## Records for this task:

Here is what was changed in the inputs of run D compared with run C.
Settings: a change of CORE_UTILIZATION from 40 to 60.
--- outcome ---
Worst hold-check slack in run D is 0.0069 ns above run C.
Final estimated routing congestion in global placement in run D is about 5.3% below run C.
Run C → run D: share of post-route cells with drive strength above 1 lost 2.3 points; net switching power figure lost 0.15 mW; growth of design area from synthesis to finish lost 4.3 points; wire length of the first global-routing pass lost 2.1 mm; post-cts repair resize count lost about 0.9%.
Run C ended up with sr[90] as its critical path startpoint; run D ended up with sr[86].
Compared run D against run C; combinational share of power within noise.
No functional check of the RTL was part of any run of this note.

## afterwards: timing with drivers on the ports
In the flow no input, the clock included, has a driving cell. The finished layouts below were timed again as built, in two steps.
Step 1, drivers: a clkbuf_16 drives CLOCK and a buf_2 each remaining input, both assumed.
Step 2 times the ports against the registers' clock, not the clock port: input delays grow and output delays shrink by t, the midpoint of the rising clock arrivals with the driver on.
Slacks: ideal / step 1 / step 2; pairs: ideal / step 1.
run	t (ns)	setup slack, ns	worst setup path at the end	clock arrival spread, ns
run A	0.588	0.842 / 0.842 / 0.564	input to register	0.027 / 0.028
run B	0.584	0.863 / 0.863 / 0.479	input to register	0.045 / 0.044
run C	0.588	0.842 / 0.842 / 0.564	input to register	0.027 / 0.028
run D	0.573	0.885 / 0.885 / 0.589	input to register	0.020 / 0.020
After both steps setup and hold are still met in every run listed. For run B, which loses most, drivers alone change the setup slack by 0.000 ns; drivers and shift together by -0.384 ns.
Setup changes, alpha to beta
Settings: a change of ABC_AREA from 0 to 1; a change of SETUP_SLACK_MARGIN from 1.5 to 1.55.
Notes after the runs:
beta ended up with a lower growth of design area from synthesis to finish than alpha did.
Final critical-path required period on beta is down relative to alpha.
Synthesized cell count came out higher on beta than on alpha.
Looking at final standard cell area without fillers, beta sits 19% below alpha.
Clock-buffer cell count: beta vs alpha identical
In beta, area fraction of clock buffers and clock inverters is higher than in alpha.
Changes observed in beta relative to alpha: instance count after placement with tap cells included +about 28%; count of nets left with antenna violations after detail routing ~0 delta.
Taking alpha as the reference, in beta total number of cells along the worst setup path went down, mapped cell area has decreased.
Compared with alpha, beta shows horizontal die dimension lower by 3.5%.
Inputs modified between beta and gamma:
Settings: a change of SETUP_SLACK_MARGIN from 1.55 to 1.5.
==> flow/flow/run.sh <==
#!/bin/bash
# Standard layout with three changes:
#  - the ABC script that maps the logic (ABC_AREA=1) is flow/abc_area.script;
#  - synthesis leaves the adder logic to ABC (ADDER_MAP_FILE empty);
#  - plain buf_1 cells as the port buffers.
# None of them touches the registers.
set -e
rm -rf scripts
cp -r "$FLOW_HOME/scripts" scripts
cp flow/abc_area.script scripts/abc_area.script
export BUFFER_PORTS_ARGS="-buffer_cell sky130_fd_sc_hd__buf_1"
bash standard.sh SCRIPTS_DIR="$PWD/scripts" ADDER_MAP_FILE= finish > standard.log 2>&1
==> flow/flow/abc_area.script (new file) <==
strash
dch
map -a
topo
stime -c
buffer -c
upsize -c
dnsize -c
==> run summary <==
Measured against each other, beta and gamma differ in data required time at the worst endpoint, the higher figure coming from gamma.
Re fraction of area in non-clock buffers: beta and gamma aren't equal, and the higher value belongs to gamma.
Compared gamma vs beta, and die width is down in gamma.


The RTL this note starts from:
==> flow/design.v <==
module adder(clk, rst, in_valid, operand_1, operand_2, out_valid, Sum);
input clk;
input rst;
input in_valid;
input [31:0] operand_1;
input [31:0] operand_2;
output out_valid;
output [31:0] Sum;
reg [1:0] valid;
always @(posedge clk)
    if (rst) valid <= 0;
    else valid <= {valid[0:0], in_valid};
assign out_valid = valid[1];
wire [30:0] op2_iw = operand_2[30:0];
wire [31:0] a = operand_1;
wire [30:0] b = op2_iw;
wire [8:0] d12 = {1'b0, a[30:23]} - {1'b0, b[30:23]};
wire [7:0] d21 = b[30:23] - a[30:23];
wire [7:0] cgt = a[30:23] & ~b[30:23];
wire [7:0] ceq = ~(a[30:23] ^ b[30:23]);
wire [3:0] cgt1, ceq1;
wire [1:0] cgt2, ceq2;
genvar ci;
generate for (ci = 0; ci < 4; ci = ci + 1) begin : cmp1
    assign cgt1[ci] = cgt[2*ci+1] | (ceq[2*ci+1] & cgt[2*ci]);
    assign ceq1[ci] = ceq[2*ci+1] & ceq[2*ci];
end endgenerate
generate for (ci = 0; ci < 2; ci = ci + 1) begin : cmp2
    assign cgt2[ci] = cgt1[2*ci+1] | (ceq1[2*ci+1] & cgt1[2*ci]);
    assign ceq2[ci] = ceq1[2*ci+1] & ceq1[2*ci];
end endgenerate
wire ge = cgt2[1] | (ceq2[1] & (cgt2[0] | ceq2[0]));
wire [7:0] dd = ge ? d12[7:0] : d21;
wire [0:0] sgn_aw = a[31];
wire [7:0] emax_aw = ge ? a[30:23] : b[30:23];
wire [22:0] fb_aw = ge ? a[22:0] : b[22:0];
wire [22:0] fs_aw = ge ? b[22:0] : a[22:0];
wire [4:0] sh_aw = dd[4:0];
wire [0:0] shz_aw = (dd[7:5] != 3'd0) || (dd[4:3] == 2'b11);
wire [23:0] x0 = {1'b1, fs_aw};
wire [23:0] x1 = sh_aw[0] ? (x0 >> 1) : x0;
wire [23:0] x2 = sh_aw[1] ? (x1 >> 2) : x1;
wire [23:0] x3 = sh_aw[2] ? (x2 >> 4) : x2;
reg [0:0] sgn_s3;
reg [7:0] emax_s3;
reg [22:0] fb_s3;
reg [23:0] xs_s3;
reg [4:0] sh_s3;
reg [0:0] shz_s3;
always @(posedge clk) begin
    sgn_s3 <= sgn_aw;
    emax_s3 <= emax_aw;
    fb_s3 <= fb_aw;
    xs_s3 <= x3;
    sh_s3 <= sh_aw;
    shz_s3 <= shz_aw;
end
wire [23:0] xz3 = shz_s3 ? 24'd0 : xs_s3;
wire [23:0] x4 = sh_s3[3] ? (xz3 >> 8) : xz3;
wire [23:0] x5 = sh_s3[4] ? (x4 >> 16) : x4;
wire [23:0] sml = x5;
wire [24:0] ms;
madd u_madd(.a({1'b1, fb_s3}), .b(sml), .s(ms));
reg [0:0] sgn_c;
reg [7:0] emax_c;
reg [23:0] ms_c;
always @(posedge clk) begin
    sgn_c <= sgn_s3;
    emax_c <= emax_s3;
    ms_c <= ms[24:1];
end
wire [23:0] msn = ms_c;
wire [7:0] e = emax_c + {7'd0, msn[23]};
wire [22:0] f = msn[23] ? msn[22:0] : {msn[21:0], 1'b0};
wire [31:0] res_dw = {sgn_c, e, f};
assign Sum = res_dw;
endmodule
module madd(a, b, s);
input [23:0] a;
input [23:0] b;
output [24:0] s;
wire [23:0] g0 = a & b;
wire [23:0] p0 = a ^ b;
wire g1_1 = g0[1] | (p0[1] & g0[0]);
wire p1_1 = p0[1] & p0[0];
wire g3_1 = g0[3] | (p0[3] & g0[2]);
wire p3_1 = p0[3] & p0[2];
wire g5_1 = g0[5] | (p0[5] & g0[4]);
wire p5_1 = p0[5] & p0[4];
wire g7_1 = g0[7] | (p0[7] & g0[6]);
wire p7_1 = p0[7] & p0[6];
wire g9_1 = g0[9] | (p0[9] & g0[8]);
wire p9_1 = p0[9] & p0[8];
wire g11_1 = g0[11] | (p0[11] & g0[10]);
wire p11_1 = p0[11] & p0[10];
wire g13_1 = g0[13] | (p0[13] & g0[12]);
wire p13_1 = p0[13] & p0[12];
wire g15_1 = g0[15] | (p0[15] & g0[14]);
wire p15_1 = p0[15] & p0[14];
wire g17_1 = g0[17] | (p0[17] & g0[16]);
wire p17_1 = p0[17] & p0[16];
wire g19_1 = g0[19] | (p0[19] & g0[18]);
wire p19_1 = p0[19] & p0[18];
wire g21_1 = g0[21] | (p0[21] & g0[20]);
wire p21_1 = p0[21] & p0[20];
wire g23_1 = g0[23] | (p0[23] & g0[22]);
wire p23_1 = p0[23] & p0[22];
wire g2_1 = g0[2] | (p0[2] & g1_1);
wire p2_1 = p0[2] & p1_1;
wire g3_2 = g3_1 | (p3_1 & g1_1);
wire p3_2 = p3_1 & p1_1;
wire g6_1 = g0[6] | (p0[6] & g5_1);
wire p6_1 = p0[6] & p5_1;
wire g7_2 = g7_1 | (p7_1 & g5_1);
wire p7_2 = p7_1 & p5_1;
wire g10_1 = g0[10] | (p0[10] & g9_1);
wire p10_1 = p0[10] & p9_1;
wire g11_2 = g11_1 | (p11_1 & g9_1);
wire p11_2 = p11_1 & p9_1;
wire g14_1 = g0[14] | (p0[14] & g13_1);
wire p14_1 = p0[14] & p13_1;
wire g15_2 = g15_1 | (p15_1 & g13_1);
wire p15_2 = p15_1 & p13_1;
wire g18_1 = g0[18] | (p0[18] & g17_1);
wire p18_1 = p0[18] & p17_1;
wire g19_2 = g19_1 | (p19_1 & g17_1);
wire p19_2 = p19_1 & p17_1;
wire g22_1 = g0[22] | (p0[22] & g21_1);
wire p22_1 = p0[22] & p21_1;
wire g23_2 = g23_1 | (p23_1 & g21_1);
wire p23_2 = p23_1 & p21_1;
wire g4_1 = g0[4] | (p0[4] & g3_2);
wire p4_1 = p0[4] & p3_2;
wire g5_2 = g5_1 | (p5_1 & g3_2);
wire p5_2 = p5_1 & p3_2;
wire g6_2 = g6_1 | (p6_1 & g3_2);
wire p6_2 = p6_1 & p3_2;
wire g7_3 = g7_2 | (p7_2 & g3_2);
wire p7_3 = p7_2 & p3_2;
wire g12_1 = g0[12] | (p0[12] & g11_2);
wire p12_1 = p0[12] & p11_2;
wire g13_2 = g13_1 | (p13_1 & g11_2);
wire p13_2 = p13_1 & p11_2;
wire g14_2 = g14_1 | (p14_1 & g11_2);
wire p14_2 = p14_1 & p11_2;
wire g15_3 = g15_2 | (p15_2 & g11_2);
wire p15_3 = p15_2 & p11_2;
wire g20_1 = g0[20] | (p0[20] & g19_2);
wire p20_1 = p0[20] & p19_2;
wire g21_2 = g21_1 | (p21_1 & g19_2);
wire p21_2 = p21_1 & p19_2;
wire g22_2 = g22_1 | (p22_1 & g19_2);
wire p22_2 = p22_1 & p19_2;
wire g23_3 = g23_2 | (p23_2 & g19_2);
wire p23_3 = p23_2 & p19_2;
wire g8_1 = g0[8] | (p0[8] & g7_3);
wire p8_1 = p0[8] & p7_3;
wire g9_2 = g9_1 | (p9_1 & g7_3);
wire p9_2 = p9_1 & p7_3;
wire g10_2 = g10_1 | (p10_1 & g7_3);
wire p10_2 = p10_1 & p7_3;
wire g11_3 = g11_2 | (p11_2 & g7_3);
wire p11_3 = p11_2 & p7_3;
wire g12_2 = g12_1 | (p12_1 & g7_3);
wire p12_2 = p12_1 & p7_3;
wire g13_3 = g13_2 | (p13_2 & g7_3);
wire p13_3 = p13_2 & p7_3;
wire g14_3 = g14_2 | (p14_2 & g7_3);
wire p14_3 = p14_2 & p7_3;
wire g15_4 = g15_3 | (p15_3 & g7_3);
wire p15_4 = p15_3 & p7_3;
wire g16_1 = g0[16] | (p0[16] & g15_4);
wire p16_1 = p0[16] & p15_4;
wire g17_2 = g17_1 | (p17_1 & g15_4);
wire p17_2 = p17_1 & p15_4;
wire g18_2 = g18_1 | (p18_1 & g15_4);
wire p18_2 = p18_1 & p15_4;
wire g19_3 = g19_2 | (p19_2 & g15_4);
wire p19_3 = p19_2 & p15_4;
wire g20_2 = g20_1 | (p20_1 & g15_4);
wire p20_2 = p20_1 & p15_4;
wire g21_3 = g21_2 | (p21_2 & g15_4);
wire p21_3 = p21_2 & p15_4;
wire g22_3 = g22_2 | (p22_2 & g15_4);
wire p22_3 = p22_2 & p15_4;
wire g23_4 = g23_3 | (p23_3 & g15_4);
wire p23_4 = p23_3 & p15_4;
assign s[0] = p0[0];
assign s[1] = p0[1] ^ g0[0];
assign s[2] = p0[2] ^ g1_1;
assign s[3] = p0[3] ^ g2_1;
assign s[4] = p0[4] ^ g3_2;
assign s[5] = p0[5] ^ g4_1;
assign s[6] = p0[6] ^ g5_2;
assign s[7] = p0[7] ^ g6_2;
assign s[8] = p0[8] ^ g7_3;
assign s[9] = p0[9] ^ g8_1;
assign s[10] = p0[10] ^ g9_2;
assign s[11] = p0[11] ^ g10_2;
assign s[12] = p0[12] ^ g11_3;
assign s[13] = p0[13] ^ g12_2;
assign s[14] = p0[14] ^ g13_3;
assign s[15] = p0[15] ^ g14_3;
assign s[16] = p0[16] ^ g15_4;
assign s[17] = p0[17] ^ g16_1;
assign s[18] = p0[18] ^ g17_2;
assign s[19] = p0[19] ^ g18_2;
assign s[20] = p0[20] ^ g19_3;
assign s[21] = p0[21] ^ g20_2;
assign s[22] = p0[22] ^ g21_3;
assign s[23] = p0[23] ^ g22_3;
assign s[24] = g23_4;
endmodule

## Exercise objective:
Everything from the line with "wire g4_1 = g0[4] | (p0[4] & g3_2);" through the line with "wire p17_2 = p17_1 & p15_4;" in the listing above must be retyped exactly, with nothing added.

## Solved exercise:
wire g4_1 = g0[4] | (p0[4] & g3_2);
wire p4_1 = p0[4] & p3_2;
wire g5_2 = g5_1 | (p5_1 & g3_2);
wire p5_2 = p5_1 & p3_2;
wire g6_2 = g6_1 | (p6_1 & g3_2);
wire p6_2 = p6_1 & p3_2;
wire g7_3 = g7_2 | (p7_2 & g3_2);
wire p7_3 = p7_2 & p3_2;
wire g12_1 = g0[12] | (p0[12] & g11_2);
wire p12_1 = p0[12] & p11_2;
wire g13_2 = g13_1 | (p13_1 & g11_2);
wire p13_2 = p13_1 & p11_2;
wire g14_2 = g14_1 | (p14_1 & g11_2);
wire p14_2 = p14_1 & p11_2;
wire g15_3 = g15_2 | (p15_2 & g11_2);
wire p15_3 = p15_2 & p11_2;
wire g20_1 = g0[20] | (p0[20] & g19_2);
wire p20_1 = p0[20] & p19_2;
wire g21_2 = g21_1 | (p21_1 & g19_2);
wire p21_2 = p21_1 & p19_2;
wire g22_2 = g22_1 | (p22_1 & g19_2);
wire p22_2 = p22_1 & p19_2;
wire g23_3 = g23_2 | (p23_2 & g19_2);
wire p23_3 = p23_2 & p19_2;
wire g8_1 = g0[8] | (p0[8] & g7_3);
wire p8_1 = p0[8] & p7_3;
wire g9_2 = g9_1 | (p9_1 & g7_3);
wire p9_2 = p9_1 & p7_3;
wire g10_2 = g10_1 | (p10_1 & g7_3);
wire p10_2 = p10_1 & p7_3;
wire g11_3 = g11_2 | (p11_2 & g7_3);
wire p11_3 = p11_2 & p7_3;
wire g12_2 = g12_1 | (p12_1 & g7_3);
wire p12_2 = p12_1 & p7_3;
wire g13_3 = g13_2 | (p13_2 & g7_3);
wire p13_3 = p13_2 & p7_3;
wire g14_3 = g14_2 | (p14_2 & g7_3);
wire p14_3 = p14_2 & p7_3;
wire g15_4 = g15_3 | (p15_3 & g7_3);
wire p15_4 = p15_3 & p7_3;
wire g16_1 = g0[16] | (p0[16] & g15_4);
wire p16_1 = p0[16] & p15_4;
wire g17_2 = g17_1 | (p17_1 & g15_4);
wire p17_2 = p17_1 & p15_4;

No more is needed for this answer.